(Collected data entries)
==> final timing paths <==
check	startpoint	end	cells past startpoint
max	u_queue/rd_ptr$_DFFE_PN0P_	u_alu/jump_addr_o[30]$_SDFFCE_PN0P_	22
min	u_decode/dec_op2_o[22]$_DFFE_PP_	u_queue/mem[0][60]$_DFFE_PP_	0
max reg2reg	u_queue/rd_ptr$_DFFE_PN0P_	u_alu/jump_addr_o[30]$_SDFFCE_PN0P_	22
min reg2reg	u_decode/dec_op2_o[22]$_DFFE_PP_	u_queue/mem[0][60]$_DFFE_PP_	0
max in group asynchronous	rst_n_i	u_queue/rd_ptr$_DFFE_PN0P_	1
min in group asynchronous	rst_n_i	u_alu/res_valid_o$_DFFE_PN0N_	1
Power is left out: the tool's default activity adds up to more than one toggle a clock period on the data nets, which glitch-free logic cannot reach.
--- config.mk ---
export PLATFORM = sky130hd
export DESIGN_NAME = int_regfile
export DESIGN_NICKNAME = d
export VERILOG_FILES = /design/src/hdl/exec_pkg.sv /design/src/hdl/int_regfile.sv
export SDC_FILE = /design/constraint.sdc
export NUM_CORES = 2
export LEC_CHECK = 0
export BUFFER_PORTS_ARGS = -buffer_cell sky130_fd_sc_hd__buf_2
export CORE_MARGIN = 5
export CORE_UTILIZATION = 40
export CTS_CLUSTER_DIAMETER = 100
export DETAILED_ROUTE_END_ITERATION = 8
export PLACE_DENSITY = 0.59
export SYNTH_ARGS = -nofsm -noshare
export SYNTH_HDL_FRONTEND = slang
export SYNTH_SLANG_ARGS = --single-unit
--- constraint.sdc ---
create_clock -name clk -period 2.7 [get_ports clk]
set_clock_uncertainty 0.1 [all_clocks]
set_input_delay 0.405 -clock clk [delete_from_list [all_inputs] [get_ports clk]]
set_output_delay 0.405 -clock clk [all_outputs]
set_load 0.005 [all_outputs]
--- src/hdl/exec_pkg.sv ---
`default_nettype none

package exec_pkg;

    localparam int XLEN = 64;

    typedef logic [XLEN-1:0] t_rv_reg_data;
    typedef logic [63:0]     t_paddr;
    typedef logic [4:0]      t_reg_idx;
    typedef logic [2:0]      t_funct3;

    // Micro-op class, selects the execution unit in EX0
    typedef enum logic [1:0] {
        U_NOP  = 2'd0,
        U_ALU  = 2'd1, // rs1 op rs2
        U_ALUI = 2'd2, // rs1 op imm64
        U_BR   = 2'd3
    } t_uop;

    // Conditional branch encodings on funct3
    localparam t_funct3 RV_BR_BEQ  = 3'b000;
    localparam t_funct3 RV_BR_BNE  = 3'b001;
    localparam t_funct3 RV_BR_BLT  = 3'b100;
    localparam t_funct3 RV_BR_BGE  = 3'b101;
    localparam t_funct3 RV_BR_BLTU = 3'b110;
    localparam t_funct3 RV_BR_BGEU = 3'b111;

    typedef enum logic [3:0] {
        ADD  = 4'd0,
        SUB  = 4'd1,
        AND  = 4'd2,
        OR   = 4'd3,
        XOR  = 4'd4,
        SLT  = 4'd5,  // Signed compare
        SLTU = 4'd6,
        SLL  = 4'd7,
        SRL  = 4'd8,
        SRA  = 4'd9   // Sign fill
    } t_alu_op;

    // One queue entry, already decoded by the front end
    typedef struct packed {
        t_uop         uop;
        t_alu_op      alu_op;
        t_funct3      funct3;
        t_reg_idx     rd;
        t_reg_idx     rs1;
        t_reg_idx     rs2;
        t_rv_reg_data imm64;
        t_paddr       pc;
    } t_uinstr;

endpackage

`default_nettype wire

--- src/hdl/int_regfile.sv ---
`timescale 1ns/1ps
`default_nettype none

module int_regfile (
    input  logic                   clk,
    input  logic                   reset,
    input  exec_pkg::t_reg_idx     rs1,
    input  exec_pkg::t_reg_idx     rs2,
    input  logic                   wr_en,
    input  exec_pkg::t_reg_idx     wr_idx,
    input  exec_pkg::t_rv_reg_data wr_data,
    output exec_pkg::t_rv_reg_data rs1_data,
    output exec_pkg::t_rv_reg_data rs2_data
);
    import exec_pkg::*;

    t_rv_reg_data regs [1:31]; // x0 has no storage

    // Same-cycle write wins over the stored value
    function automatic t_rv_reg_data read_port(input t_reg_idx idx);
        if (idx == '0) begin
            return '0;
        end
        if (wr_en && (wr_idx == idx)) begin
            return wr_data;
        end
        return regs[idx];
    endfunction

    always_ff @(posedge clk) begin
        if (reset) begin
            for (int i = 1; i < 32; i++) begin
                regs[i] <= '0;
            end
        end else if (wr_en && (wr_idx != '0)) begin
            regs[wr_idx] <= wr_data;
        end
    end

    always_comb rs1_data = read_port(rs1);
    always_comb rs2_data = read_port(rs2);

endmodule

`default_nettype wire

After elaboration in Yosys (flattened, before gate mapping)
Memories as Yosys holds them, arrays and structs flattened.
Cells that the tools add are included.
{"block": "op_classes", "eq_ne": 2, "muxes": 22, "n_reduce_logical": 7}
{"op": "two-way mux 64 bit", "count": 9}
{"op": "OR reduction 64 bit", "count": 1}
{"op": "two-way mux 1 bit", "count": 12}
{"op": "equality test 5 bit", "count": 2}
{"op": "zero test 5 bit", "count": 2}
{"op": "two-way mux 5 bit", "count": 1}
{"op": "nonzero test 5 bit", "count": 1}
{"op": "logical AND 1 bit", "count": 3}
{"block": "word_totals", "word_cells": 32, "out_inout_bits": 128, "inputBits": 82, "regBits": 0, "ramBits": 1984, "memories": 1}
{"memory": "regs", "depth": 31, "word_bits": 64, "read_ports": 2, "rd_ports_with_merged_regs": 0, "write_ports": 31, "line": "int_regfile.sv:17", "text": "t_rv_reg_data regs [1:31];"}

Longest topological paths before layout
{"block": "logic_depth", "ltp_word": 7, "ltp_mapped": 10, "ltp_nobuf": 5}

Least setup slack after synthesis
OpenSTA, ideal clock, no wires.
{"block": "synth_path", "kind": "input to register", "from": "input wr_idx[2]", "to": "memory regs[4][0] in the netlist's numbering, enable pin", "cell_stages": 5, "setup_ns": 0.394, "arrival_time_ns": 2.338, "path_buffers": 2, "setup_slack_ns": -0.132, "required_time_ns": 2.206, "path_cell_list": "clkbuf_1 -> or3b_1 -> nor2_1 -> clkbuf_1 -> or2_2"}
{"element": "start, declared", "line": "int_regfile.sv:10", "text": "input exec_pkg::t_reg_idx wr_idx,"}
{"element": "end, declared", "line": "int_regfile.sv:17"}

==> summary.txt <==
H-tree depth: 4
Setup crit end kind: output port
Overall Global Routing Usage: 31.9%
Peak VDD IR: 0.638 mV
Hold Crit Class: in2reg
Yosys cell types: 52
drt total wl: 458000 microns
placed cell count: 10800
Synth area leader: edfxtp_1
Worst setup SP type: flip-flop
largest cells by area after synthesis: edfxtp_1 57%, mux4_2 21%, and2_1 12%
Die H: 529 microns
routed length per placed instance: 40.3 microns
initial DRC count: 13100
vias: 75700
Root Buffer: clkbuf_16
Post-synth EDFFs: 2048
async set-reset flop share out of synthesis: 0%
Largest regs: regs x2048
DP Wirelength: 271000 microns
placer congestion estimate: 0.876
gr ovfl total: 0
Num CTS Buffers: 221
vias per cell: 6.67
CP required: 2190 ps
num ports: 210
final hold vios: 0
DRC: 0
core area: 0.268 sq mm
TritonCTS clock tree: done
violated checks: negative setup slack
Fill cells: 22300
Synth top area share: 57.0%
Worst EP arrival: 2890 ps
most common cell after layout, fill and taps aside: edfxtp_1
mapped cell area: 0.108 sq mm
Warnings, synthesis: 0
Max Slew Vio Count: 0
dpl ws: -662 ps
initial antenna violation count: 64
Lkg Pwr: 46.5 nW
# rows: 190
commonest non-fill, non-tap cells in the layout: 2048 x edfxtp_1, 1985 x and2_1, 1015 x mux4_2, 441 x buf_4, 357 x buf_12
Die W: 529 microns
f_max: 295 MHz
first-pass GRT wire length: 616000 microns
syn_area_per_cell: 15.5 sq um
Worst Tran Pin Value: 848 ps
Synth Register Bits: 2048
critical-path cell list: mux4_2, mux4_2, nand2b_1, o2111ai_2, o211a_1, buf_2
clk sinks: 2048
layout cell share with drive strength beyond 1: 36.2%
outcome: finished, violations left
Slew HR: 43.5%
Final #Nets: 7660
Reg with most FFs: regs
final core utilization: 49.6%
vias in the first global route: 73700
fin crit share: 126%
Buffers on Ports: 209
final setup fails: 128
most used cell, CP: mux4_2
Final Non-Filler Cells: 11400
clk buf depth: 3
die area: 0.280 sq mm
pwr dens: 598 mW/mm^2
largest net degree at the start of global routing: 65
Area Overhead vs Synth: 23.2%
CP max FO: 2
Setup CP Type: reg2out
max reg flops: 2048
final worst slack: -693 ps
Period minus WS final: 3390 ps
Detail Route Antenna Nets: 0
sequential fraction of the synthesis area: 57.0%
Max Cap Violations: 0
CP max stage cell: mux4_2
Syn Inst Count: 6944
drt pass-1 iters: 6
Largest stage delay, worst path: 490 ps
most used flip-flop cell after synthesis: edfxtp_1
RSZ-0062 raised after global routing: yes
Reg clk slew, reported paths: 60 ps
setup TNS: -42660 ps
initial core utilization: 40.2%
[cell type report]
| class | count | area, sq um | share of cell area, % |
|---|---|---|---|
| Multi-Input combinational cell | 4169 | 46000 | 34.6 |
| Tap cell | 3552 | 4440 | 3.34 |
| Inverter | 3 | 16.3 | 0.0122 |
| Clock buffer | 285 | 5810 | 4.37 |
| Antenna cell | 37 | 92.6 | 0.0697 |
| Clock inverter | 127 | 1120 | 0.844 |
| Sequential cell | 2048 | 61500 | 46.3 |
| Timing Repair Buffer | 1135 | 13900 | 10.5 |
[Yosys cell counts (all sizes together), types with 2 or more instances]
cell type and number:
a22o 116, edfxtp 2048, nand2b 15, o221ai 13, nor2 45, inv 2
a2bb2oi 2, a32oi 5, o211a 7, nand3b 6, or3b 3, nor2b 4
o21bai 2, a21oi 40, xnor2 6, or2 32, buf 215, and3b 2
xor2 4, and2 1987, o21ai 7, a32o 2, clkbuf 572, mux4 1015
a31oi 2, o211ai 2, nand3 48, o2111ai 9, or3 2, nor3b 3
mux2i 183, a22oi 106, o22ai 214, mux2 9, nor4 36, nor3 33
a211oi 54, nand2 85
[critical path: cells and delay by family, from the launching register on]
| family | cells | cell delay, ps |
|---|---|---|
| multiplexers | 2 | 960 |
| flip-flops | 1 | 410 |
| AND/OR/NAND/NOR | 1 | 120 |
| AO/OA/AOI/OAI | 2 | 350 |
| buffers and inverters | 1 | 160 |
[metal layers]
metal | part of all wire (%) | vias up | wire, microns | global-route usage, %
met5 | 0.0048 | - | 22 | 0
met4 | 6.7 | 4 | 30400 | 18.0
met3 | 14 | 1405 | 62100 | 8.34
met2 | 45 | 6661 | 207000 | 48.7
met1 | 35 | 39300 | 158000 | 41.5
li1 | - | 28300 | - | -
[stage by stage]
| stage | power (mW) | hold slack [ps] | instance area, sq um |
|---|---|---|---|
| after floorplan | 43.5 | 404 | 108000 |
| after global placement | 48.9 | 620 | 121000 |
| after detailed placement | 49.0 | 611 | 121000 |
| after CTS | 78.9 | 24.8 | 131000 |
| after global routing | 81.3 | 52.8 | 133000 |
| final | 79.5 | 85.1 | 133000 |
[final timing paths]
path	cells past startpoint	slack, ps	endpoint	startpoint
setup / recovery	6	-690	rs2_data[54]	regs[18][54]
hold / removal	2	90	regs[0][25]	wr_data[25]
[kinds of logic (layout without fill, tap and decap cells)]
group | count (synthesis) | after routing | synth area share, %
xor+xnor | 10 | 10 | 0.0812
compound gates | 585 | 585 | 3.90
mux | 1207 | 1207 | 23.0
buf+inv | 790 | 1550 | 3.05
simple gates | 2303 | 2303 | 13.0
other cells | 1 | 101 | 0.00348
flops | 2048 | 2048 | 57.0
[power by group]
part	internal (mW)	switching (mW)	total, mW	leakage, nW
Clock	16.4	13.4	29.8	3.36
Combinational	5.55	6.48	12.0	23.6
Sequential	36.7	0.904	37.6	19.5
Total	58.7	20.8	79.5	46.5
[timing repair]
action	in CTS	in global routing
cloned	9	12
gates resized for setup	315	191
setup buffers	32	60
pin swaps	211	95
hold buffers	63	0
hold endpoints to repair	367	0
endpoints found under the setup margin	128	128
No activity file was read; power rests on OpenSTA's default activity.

* **What to do**:
Among the records above, count the lines that include the word "past" and state the number by itself.

* **Solution to this task**:
2